- The task
Return each line below holding the string "modport".

- Data under study
========================================

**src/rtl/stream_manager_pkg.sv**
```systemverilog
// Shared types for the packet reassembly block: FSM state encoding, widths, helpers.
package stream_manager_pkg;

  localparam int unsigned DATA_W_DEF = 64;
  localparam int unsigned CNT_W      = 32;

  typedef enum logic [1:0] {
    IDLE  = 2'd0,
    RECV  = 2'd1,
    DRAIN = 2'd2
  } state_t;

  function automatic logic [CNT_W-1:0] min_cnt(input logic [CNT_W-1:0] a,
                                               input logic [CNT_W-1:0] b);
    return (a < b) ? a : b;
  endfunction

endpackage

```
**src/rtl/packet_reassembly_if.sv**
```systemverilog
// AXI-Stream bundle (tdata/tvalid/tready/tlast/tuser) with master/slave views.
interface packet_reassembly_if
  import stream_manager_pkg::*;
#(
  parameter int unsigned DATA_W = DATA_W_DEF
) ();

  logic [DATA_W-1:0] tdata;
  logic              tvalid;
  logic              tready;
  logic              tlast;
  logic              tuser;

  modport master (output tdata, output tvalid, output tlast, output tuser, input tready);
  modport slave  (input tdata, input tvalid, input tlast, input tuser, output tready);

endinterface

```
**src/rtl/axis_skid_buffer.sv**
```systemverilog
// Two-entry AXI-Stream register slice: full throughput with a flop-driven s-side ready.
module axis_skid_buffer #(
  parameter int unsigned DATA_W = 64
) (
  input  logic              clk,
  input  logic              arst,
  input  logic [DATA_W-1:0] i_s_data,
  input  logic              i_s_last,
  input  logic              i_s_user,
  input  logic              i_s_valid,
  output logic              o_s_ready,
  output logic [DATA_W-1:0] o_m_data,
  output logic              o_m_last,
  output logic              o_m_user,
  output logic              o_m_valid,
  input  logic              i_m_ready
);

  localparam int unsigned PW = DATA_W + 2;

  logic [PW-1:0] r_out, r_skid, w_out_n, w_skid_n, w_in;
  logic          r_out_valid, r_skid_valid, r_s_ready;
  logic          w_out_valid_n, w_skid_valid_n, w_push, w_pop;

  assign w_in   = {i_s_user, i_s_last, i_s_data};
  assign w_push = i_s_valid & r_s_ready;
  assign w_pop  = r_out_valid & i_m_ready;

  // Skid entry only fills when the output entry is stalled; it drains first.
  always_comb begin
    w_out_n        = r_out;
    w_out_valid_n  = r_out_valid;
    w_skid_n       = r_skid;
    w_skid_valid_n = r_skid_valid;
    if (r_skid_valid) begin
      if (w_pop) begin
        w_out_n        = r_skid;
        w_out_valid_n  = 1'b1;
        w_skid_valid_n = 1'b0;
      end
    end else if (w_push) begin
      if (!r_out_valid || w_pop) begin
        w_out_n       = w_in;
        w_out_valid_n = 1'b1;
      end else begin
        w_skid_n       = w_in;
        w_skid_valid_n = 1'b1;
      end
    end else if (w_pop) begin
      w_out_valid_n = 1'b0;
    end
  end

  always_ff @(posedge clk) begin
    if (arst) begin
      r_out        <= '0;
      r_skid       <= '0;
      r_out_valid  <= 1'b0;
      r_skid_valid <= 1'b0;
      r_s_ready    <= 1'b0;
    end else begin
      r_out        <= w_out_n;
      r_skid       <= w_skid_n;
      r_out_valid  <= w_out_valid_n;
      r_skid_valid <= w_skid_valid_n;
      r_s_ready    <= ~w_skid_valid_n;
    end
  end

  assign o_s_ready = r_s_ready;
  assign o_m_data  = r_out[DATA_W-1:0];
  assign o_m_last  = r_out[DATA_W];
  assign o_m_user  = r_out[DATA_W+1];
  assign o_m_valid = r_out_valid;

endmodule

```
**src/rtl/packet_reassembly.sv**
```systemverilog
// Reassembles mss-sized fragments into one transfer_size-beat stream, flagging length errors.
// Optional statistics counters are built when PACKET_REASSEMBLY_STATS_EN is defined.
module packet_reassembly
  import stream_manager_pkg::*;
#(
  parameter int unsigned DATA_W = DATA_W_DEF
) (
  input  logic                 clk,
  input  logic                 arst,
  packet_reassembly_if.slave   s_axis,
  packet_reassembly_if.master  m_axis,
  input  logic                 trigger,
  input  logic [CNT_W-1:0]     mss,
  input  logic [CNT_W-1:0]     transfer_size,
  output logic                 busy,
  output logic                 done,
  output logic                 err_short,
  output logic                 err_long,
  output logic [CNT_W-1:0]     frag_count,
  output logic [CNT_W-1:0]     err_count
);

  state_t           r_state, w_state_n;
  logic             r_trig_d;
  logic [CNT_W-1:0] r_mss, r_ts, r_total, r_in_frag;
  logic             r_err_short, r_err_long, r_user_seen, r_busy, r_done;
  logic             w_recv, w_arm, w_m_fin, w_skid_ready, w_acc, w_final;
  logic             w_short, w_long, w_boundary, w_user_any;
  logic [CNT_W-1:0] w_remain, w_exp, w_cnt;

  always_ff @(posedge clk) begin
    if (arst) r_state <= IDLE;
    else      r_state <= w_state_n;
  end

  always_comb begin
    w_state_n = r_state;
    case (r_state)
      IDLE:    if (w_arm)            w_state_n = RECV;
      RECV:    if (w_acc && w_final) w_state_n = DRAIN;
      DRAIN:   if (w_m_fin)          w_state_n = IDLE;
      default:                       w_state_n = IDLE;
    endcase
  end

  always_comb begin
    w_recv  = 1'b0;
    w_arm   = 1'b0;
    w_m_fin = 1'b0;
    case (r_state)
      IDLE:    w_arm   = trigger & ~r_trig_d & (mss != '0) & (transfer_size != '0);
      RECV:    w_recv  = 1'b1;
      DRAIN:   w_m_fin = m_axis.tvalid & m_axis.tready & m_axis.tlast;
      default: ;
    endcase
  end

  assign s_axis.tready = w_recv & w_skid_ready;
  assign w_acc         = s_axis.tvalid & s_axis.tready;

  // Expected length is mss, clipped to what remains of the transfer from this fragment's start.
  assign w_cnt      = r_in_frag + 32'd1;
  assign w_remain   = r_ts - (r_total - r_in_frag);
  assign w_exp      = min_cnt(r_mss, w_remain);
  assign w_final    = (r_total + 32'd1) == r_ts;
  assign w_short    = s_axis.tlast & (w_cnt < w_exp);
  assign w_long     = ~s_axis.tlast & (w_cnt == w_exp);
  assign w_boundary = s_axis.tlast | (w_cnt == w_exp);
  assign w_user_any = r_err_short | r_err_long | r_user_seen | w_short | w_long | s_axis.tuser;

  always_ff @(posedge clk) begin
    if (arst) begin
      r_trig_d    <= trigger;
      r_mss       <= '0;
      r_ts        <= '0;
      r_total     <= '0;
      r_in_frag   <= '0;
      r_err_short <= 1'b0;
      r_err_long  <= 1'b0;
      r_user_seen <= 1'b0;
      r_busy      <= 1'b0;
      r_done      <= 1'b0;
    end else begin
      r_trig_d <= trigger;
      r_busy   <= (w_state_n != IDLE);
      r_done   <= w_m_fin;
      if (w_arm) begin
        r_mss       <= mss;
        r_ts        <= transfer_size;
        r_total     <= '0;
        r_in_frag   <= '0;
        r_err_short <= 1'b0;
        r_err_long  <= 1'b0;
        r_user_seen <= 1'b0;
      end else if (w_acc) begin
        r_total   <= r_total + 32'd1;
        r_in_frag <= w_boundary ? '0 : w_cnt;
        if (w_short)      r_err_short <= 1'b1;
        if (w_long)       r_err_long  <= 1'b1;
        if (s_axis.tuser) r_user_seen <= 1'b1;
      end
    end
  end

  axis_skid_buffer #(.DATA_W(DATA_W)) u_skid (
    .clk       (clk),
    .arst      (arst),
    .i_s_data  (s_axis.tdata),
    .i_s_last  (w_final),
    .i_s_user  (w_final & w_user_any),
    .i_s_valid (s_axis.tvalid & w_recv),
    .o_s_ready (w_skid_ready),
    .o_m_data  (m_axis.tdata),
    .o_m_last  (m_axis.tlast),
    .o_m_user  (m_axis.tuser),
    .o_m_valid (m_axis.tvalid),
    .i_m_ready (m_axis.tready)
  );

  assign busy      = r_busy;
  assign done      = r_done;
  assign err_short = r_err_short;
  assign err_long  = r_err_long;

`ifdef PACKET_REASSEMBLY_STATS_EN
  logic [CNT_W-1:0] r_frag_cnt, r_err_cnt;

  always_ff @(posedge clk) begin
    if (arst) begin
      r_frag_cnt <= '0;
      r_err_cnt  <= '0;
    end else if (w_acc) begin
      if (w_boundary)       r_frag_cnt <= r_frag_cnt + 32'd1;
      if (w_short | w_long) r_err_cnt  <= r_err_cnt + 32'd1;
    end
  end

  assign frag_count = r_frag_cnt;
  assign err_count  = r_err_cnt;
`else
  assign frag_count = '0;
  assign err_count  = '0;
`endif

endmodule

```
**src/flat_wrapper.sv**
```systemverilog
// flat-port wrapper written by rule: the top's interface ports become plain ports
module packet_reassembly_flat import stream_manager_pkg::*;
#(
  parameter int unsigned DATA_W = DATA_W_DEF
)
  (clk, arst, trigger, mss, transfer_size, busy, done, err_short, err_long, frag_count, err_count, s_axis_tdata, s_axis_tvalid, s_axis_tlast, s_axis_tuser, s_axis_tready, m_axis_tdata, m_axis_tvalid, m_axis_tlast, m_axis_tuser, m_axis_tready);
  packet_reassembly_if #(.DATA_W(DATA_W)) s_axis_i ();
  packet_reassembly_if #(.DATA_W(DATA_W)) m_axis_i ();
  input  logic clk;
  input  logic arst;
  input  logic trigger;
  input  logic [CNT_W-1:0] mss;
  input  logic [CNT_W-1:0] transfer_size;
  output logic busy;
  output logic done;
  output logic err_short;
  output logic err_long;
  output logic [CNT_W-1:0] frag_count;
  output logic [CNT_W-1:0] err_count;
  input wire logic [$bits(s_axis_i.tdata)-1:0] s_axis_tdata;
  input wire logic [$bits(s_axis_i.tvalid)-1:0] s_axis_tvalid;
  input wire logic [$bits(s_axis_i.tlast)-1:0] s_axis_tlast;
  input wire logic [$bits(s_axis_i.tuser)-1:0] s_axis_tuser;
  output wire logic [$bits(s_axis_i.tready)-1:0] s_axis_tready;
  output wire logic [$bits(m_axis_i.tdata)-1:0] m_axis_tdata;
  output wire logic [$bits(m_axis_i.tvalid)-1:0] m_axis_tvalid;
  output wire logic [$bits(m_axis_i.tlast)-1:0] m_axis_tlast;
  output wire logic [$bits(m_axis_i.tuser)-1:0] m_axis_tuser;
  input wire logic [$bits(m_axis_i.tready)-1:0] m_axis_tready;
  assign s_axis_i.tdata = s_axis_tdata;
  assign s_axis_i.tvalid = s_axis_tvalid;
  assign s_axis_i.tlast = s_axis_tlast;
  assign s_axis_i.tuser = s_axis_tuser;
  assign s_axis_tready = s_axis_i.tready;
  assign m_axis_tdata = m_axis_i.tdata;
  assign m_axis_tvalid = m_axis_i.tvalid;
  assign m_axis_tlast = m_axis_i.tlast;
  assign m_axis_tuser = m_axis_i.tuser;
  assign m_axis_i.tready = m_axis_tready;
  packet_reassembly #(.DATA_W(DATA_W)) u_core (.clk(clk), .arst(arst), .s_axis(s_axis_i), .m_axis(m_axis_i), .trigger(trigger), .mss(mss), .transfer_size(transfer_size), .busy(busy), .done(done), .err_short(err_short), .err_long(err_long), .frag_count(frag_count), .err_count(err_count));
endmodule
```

========================================

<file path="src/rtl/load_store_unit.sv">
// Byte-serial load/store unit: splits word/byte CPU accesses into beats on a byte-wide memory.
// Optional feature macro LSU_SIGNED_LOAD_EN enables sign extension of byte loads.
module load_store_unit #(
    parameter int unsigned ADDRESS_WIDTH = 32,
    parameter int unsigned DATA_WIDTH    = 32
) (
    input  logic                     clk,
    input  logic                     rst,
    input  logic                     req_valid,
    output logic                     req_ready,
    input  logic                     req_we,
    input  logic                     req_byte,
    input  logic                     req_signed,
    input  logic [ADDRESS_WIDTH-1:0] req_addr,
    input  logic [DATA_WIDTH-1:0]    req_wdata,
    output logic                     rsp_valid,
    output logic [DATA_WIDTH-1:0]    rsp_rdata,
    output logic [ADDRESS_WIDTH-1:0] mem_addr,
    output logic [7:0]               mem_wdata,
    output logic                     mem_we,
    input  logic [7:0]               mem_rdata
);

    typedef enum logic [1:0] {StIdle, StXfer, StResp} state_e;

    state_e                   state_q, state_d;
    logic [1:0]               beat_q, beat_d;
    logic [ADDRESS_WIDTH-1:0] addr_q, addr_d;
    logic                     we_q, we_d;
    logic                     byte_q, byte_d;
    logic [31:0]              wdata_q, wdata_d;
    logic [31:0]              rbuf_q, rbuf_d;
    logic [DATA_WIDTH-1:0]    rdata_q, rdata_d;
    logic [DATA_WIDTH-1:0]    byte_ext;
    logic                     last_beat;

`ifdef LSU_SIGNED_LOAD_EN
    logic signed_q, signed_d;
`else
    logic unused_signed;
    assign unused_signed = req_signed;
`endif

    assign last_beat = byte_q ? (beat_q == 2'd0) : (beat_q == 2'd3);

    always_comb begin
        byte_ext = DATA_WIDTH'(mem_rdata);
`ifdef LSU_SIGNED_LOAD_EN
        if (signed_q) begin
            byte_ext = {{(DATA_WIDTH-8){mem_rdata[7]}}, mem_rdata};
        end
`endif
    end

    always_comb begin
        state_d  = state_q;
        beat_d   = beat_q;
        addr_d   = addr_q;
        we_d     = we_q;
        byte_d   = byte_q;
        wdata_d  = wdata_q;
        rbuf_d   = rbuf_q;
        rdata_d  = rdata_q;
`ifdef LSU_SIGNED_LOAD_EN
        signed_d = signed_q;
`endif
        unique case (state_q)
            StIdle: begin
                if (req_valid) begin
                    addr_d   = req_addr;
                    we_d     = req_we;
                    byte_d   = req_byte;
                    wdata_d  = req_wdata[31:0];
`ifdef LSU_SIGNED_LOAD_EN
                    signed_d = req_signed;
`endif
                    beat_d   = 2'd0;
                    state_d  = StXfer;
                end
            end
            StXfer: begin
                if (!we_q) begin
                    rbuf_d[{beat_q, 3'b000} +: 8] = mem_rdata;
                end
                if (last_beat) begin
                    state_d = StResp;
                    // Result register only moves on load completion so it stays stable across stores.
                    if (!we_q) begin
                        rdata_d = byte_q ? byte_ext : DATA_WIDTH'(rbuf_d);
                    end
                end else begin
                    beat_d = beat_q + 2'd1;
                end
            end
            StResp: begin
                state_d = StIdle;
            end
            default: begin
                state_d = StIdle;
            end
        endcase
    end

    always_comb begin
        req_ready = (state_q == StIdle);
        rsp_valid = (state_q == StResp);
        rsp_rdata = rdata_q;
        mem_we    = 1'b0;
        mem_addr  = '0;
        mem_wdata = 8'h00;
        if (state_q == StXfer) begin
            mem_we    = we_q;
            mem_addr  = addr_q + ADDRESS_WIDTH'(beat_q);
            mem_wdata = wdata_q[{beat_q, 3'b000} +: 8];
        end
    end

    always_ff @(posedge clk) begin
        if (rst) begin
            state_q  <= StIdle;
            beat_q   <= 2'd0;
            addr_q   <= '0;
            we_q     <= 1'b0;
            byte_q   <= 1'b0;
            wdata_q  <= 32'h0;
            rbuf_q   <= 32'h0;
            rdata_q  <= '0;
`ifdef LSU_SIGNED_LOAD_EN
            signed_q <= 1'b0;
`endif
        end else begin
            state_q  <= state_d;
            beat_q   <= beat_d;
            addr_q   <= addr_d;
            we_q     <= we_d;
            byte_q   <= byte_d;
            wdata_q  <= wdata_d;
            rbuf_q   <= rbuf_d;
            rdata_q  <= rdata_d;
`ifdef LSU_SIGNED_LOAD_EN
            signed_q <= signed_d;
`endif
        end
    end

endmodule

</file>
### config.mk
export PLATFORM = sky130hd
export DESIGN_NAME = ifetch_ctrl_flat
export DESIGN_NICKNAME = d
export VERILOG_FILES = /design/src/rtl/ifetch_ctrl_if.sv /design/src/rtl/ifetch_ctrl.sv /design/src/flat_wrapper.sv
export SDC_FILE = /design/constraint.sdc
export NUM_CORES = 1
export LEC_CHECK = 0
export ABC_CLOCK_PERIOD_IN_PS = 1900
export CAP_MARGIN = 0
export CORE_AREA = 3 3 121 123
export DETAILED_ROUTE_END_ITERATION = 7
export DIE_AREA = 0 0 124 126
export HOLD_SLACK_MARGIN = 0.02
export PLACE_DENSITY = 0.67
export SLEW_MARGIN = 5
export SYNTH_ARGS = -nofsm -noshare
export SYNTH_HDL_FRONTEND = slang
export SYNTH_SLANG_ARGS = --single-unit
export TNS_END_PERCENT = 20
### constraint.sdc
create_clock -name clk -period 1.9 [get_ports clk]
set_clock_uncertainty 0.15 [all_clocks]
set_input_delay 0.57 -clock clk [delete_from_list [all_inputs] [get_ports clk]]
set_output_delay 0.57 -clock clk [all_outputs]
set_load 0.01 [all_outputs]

========================================

- Response area
  modport master (output tdata, output tvalid, output tlast, output tuser, input tready);
  modport slave  (input tdata, input tvalid, input tlast, input tuser, output tready);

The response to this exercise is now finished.